--- src/rtl/transport_scheduler.sv ---
// -----------------------------------------------------------------------------
// transport_scheduler
//
// Purpose:
//    Arbitrates between a control-data requester and an audio requester for a
//    single transport command port, and independently issues send-packet
//    pulses once the transport has a full packet ready and the link is free.
//    Handshake stalls on either side set a sticky timeout flag.
//
// Parameters:
//    PACKET_SIZE   bytes per packet; send threshold on ts_ready_count
//    AU_WAIT_MAX   cycles a pending audio request may lose to control
//    BUSY_TIMEOUT  cycles to wait for ts_busy / ts_sending to rise
//
// Ports:
//    clk, reset                 clock; asynchronous active-high reset
//    cd_req/cd_data/cd_ack      control requester handshake (ack = 1-cycle pulse)
//    au_req/au_data/au_ack      audio requester handshake (ack = 1-cycle pulse)
//    ts_cmd/ts_data             transport command (00 idle, 01 ctrl, 10 audio)
//    ts_busy                    transport busy flag
//    ts_ready_count             bytes waiting in the transport ready FIFO
//    ts_sending                 transport packet-out active
//    link_ready                 downstream can take a packet
//    ts_send                    1-cycle send-packet pulse
//    err_timeout                sticky handshake-timeout flag
//    pkt_count                  packets sent (statistics build only)
//
// Build option:
//    TS_SCHED_STATS_EN  when defined, pkt_count counts completed packets;
//                       otherwise pkt_count is tied to zero.
//
// Timing: the grant decision is registered, so the ack pulse, ts_cmd and the
// new ts_data word are all visible together in the single A_ISSUE cycle.
// Likewise ts_send is visible exactly while the send FSM sits in S_PULSE.
// -----------------------------------------------------------------------------
module transport_scheduler #(
   parameter int PACKET_SIZE  = 16,
   parameter int AU_WAIT_MAX  = 8,
   parameter int BUSY_TIMEOUT = 7
) (
   input  logic        clk,
   input  logic        reset,
   input  logic        cd_req,
   input  logic [15:0] cd_data,
   output logic        cd_ack,
   input  logic        au_req,
   input  logic [15:0] au_data,
   output logic        au_ack,
   output logic [1:0]  ts_cmd,
   output logic [15:0] ts_data,
   input  logic        ts_busy,
   input  logic [10:0] ts_ready_count,
   input  logic        ts_sending,
   input  logic        link_ready,
   output logic        ts_send,
   output logic        err_timeout,
   output logic [15:0] pkt_count
);

   localparam int TW = (BUSY_TIMEOUT > 1) ? $clog2(BUSY_TIMEOUT) : 1;
   localparam int AW = $clog2(AU_WAIT_MAX + 1);

   localparam logic [TW-1:0] TO_LAST  = TW'(BUSY_TIMEOUT - 1);
   localparam logic [TW-1:0] TO_ONE   = TW'(1);
   localparam logic [TW-1:0] TO_ZERO  = TW'(0);
   localparam logic [AW-1:0] AU_MAX   = AW'(AU_WAIT_MAX);
   localparam logic [AW-1:0] AU_ONE   = AW'(1);
   localparam logic [AW-1:0] AU_ZERO  = AW'(0);
   localparam logic [10:0]   PKT_THR  = 11'(PACKET_SIZE);

   localparam logic [1:0] CMD_IDLE = 2'b00;
   localparam logic [1:0] CMD_CTRL = 2'b01;
   localparam logic [1:0] CMD_AUD  = 2'b10;

   typedef enum logic [1:0] {
      A_IDLE  = 2'd0,
      A_ISSUE = 2'd1,
      A_WAITB = 2'd2,
      A_WAITD = 2'd3
   } arb_state_e;

   typedef enum logic [1:0] {
      S_IDLE   = 2'd0,
      S_PULSE  = 2'd1,
      S_ACTIVE = 2'd2,
      S_DRAIN  = 2'd3
   } snd_state_e;

   arb_state_e    a_q, a_d;
   snd_state_e    s_q, s_d;
   logic [TW-1:0] a_cnt_q, a_cnt_d;
   logic [TW-1:0] s_cnt_q, s_cnt_d;
   logic [AW-1:0] au_wait_q, au_wait_d;
   logic          cd_ack_q, cd_ack_d;
   logic          au_ack_q, au_ack_d;
   logic [1:0]    ts_cmd_q, ts_cmd_d;
   logic [15:0]   ts_data_q, ts_data_d;
   logic          ts_send_q, ts_send_d;
   logic          err_q, err_d;
   logic          grant_au_s;
   logic          a_tmo_s;
   logic          s_tmo_s;

   // Arbiter next-state: grant decision, command issue and busy handshake
   always_comb begin
      a_d        = a_q;
      a_cnt_d    = a_cnt_q;
      cd_ack_d   = 1'b0;
      au_ack_d   = 1'b0;
      ts_cmd_d   = CMD_IDLE;
      ts_data_d  = ts_data_q;
      grant_au_s = 1'b0;
      a_tmo_s    = 1'b0;
      case (a_q)
         A_IDLE: begin
            // Control has priority unless audio has already waited its limit
            if (cd_req && !(au_req && (au_wait_q == AU_MAX))) begin
               cd_ack_d  = 1'b1;
               ts_cmd_d  = CMD_CTRL;
               ts_data_d = cd_data;
               a_d       = A_ISSUE;
            end else if (au_req) begin
               au_ack_d   = 1'b1;
               ts_cmd_d   = CMD_AUD;
               ts_data_d  = au_data;
               grant_au_s = 1'b1;
               a_d        = A_ISSUE;
            end else begin
               a_d = A_IDLE;
            end
         end
         A_ISSUE: begin
            a_d     = A_WAITB;
            a_cnt_d = TO_ZERO;
         end
         A_WAITB: begin
            if (ts_busy) begin
               a_d = A_WAITD;
            end else if (a_cnt_q == TO_LAST) begin
               a_d     = A_IDLE;
               a_tmo_s = 1'b1;
            end else begin
               a_cnt_d = a_cnt_q + TO_ONE;
            end
         end
         A_WAITD: begin
            if (!ts_busy) begin
               a_d = A_IDLE;
            end else begin
               a_d = A_WAITD;
            end
         end
         default: begin
            a_d = A_IDLE;
         end
      endcase
   end

   // Audio starvation counter: counts cycles audio is pending but not granted
   always_comb begin
      au_wait_d = au_wait_q;
      if (!au_req) begin
         au_wait_d = AU_ZERO;
      end else if (grant_au_s) begin
         au_wait_d = AU_ZERO;
      end else if (au_wait_q == AU_MAX) begin
         au_wait_d = AU_MAX;
      end else begin
         au_wait_d = au_wait_q + AU_ONE;
      end
   end

   // Send next-state: packet threshold check, send pulse and sending handshake
   always_comb begin
      s_d       = s_q;
      s_cnt_d   = s_cnt_q;
      ts_send_d = 1'b0;
      s_tmo_s   = 1'b0;
      case (s_q)
         S_IDLE: begin
            if (link_ready && (ts_ready_count >= PKT_THR) && !ts_sending) begin
               s_d       = S_PULSE;
               ts_send_d = 1'b1;
            end else begin
               s_d = S_IDLE;
            end
         end
         S_PULSE: begin
            s_d     = S_ACTIVE;
            s_cnt_d = TO_ZERO;
         end
         S_ACTIVE: begin
            if (ts_sending) begin
               s_d = S_DRAIN;
            end else if (s_cnt_q == TO_LAST) begin
               s_d     = S_IDLE;
               s_tmo_s = 1'b1;
            end else begin
               s_cnt_d = s_cnt_q + TO_ONE;
            end
         end
         S_DRAIN: begin
            if (!ts_sending) begin
               s_d = S_IDLE;
            end else begin
               s_d = S_DRAIN;
            end
         end
         default: begin
            s_d = S_IDLE;
         end
      endcase
   end

   // Timeout flag is sticky until reset
   always_comb begin
      err_d = err_q | a_tmo_s | s_tmo_s;
   end

   // State, counter and output registers
   always_ff @(posedge clk or posedge reset) begin
      if (reset) begin
         a_q       <= A_IDLE;
         s_q       <= S_IDLE;
         a_cnt_q   <= TO_ZERO;
         s_cnt_q   <= TO_ZERO;
         au_wait_q <= AU_ZERO;
         cd_ack_q  <= 1'b0;
         au_ack_q  <= 1'b0;
         ts_cmd_q  <= CMD_IDLE;
         ts_data_q <= 16'h0000;
         ts_send_q <= 1'b0;
         err_q     <= 1'b0;
      end else begin
         a_q       <= a_d;
         s_q       <= s_d;
         a_cnt_q   <= a_cnt_d;
         s_cnt_q   <= s_cnt_d;
         au_wait_q <= au_wait_d;
         cd_ack_q  <= cd_ack_d;
         au_ack_q  <= au_ack_d;
         ts_cmd_q  <= ts_cmd_d;
         ts_data_q <= ts_data_d;
         ts_send_q <= ts_send_d;
         err_q     <= err_d;
      end
   end

`ifdef TS_SCHED_STATS_EN
   logic        pkt_inc_s;
   logic [15:0] pkt_q;

   assign pkt_inc_s = (s_q == S_DRAIN) && !ts_sending;

   // Completed-packet counter, wraps naturally at 16 bits
   always_ff @(posedge clk or posedge reset) begin
      if (reset) begin
         pkt_q <= 16'h0000;
      end else if (pkt_inc_s) begin
         pkt_q <= pkt_q + 16'h0001;
      end else begin
         pkt_q <= pkt_q;
      end
   end

   assign pkt_count = pkt_q;
`else
   assign pkt_count = 16'h0000;
`endif

   assign cd_ack      = cd_ack_q;
   assign au_ack      = au_ack_q;
   assign ts_cmd      = ts_cmd_q;
   assign ts_data     = ts_data_q;
   assign ts_send     = ts_send_q;
   assign err_timeout = err_q;

endmodule
==> src/rtl/mips_mem_dump.sv <==
// Read-back engine: streams {addr, data} beats from a 1-cycle-latency memory port over valid/ready.
// Optional MEM_DUMP_CHKSUM_EN appends a checksum beat carrying the modulo-2^DW sum of the data words.
module mips_mem_dump #(
    parameter int unsigned AW = 10,
    parameter int unsigned DW = 32
) (
    input  logic          clk1,
    input  logic          rst_n,
    input  logic          start,
    input  logic [AW-1:0] base_addr,
    input  logic [AW:0]   word_count,
    output logic          busy,
    output logic          done,
    output logic          mem_rd_en,
    output logic [AW-1:0] mem_addr,
    input  logic [DW-1:0] mem_rd_data,
    output logic          out_valid,
    input  logic          out_ready,
    output logic [AW-1:0] out_addr,
    output logic [DW-1:0] out_data,
    output logic          out_last
);

    typedef enum logic [1:0] {StIdle, StRead, StDrain} state_e;

    state_e        state_q;
    logic [AW-1:0] base_q, last_addr_q, infl_addr_q;
    logic [AW:0]   count_q, issued_q, sent_q;
    logic          infl_q, busy_q, done_q;
    logic [AW+DW-1:0] fifo_q [2];
    logic          wr_ptr_q, rd_ptr_q;
    logic [1:0]    fifo_cnt_q;
`ifdef MEM_DUMP_CHKSUM_EN
    logic [DW-1:0] sum_q;
    logic          chk_valid;
`endif

    logic          data_valid, data_pop, issue, accept, fifo_push, fifo_rd, finish;
    logic [AW-1:0] data_addr, next_addr;
    logic [DW-1:0] data_word;
    logic [AW+DW-1:0] fifo_head;
    logic [2:0]    occ, occ_next;

    // With the FIFO empty, the word arriving from memory is presented directly (bypass).
    assign fifo_head  = fifo_q[rd_ptr_q];
    assign data_valid = (fifo_cnt_q != 2'd0) || infl_q;
    assign data_addr  = (fifo_cnt_q != 2'd0) ? fifo_head[AW+DW-1:DW] : infl_addr_q;
    assign data_word  = (fifo_cnt_q != 2'd0) ? fifo_head[DW-1:0] : mem_rd_data;
    assign data_pop   = data_valid && out_ready;

    // Occupancy counts buffered plus in-flight words, net of this cycle's pop.
    assign occ       = 3'(fifo_cnt_q) + 3'(infl_q);
    assign occ_next  = occ - 3'(data_pop);
    assign next_addr = base_q + issued_q[AW-1:0];
    assign issue     = (state_q == StRead) && (issued_q != count_q) && (occ_next < 3'd2);
    assign accept    = (state_q == StIdle) && start && !done_q;
    assign fifo_push = infl_q && !((fifo_cnt_q == 2'd0) && data_pop);
    assign fifo_rd   = data_pop && (fifo_cnt_q != 2'd0);

    assign mem_rd_en = issue;
    assign mem_addr  = (state_q == StRead) ? next_addr : last_addr_q;
    assign busy      = busy_q;
    assign done      = done_q;

    always_comb begin
        out_valid = 1'b0;
        out_addr  = '0;
        out_data  = '0;
        out_last  = 1'b0;
        finish    = 1'b0;
`ifdef MEM_DUMP_CHKSUM_EN
        chk_valid = (state_q == StDrain) && !data_valid && (sent_q == count_q);
        out_valid = data_valid || chk_valid;
        out_last  = chk_valid;
        if (data_valid) begin
            out_addr = data_addr;
            out_data = data_word;
        end else if (chk_valid) begin
            out_addr = base_q + count_q[AW-1:0];
            out_data = sum_q;
        end
        finish = chk_valid && out_ready;
`else
        out_valid = data_valid;
        out_last  = data_valid && (sent_q == count_q - (AW+1)'(1));
        if (data_valid) begin
            out_addr = data_addr;
            out_data = data_word;
        end
        finish = (state_q == StDrain) && (occ_next == 3'd0);
`endif
    end

    always_ff @(posedge clk1 or negedge rst_n) begin
        if (!rst_n) begin
            state_q     <= StIdle;
            base_q      <= '0;
            count_q     <= '0;
            issued_q    <= '0;
            sent_q      <= '0;
            infl_q      <= 1'b0;
            infl_addr_q <= '0;
            last_addr_q <= '0;
            busy_q      <= 1'b0;
            done_q      <= 1'b0;
            wr_ptr_q    <= 1'b0;
            rd_ptr_q    <= 1'b0;
            fifo_cnt_q  <= '0;
            fifo_q[0]   <= '0;
            fifo_q[1]   <= '0;
`ifdef MEM_DUMP_CHKSUM_EN
            sum_q       <= '0;
`endif
        end else begin
            done_q <= 1'b0;
            infl_q <= issue;
            if (fifo_push) begin
                fifo_q[wr_ptr_q] <= {infl_addr_q, mem_rd_data};
                wr_ptr_q         <= ~wr_ptr_q;
            end
            if (fifo_rd) rd_ptr_q <= ~rd_ptr_q;
            fifo_cnt_q <= fifo_cnt_q + 2'(fifo_push) - 2'(fifo_rd);
            if (issue) begin
                infl_addr_q <= next_addr;
                last_addr_q <= next_addr;
                issued_q    <= issued_q + (AW+1)'(1);
            end
            if (data_pop) begin
                sent_q <= sent_q + (AW+1)'(1);
`ifdef MEM_DUMP_CHKSUM_EN
                sum_q  <= sum_q + data_word;
`endif
            end
            case (state_q)
                StIdle: begin
                    if (accept) begin
                        base_q   <= base_addr;
                        count_q  <= word_count;
                        issued_q <= '0;
                        sent_q   <= '0;
                        busy_q   <= 1'b1;
`ifdef MEM_DUMP_CHKSUM_EN
                        sum_q    <= '0;
`endif
                        state_q  <= (word_count == '0) ? StDrain : StRead;
                    end
                end
                StRead: begin
                    // Leave on the final issue so done can follow the last handshake directly.
                    if (issue && (issued_q + (AW+1)'(1) == count_q)) state_q <= StDrain;
                end
                StDrain: begin
                    if (finish) begin
                        done_q  <= 1'b1;
                        busy_q  <= 1'b0;
                        state_q <= StIdle;
                    end
                end
                default: state_q <= StIdle;
            endcase
        end
    end

endmodule

==> config.mk <==
export PLATFORM = sky130hd
export DESIGN_NAME = mips_mem_dump
export DESIGN_NICKNAME = d
export VERILOG_FILES = /design/src/rtl/mips_mem_dump.sv
export SDC_FILE = /design/constraint.sdc
export NUM_CORES = 1
export LEC_CHECK = 0
export ABC_AREA = 1
export BUFFER_PORTS_ARGS = -buffer_cell sky130_fd_sc_hd__buf_2
export CORE_MARGIN = 2
export CORE_UTILIZATION = 35
export DETAILED_ROUTE_END_ITERATION = 8
export PLACE_DENSITY_LB_ADDON = 0.12
export SYNTH_ARGS = -nofsm -noshare
export SYNTH_HDL_FRONTEND = slang
export SYNTH_SLANG_ARGS = --single-unit
export TNS_END_PERCENT = 30
==> constraint.sdc <==
create_clock -name clk1 -period 5 [get_ports clk1]
set_input_delay 0.25 -clock clk1 [delete_from_list [all_inputs] [get_ports clk1]]
set_output_delay 0.25 -clock clk1 [all_outputs]
set_load 0.01 [all_outputs]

----

Please give back only the lines between the first line of the entries and the line with "independently issues send-packet", both ends included, word for word.

--- src/rtl/transport_scheduler.sv ---
// -----------------------------------------------------------------------------
// transport_scheduler
//
// Purpose:
//    Arbitrates between a control-data requester and an audio requester for a
//    single transport command port, and independently issues send-packet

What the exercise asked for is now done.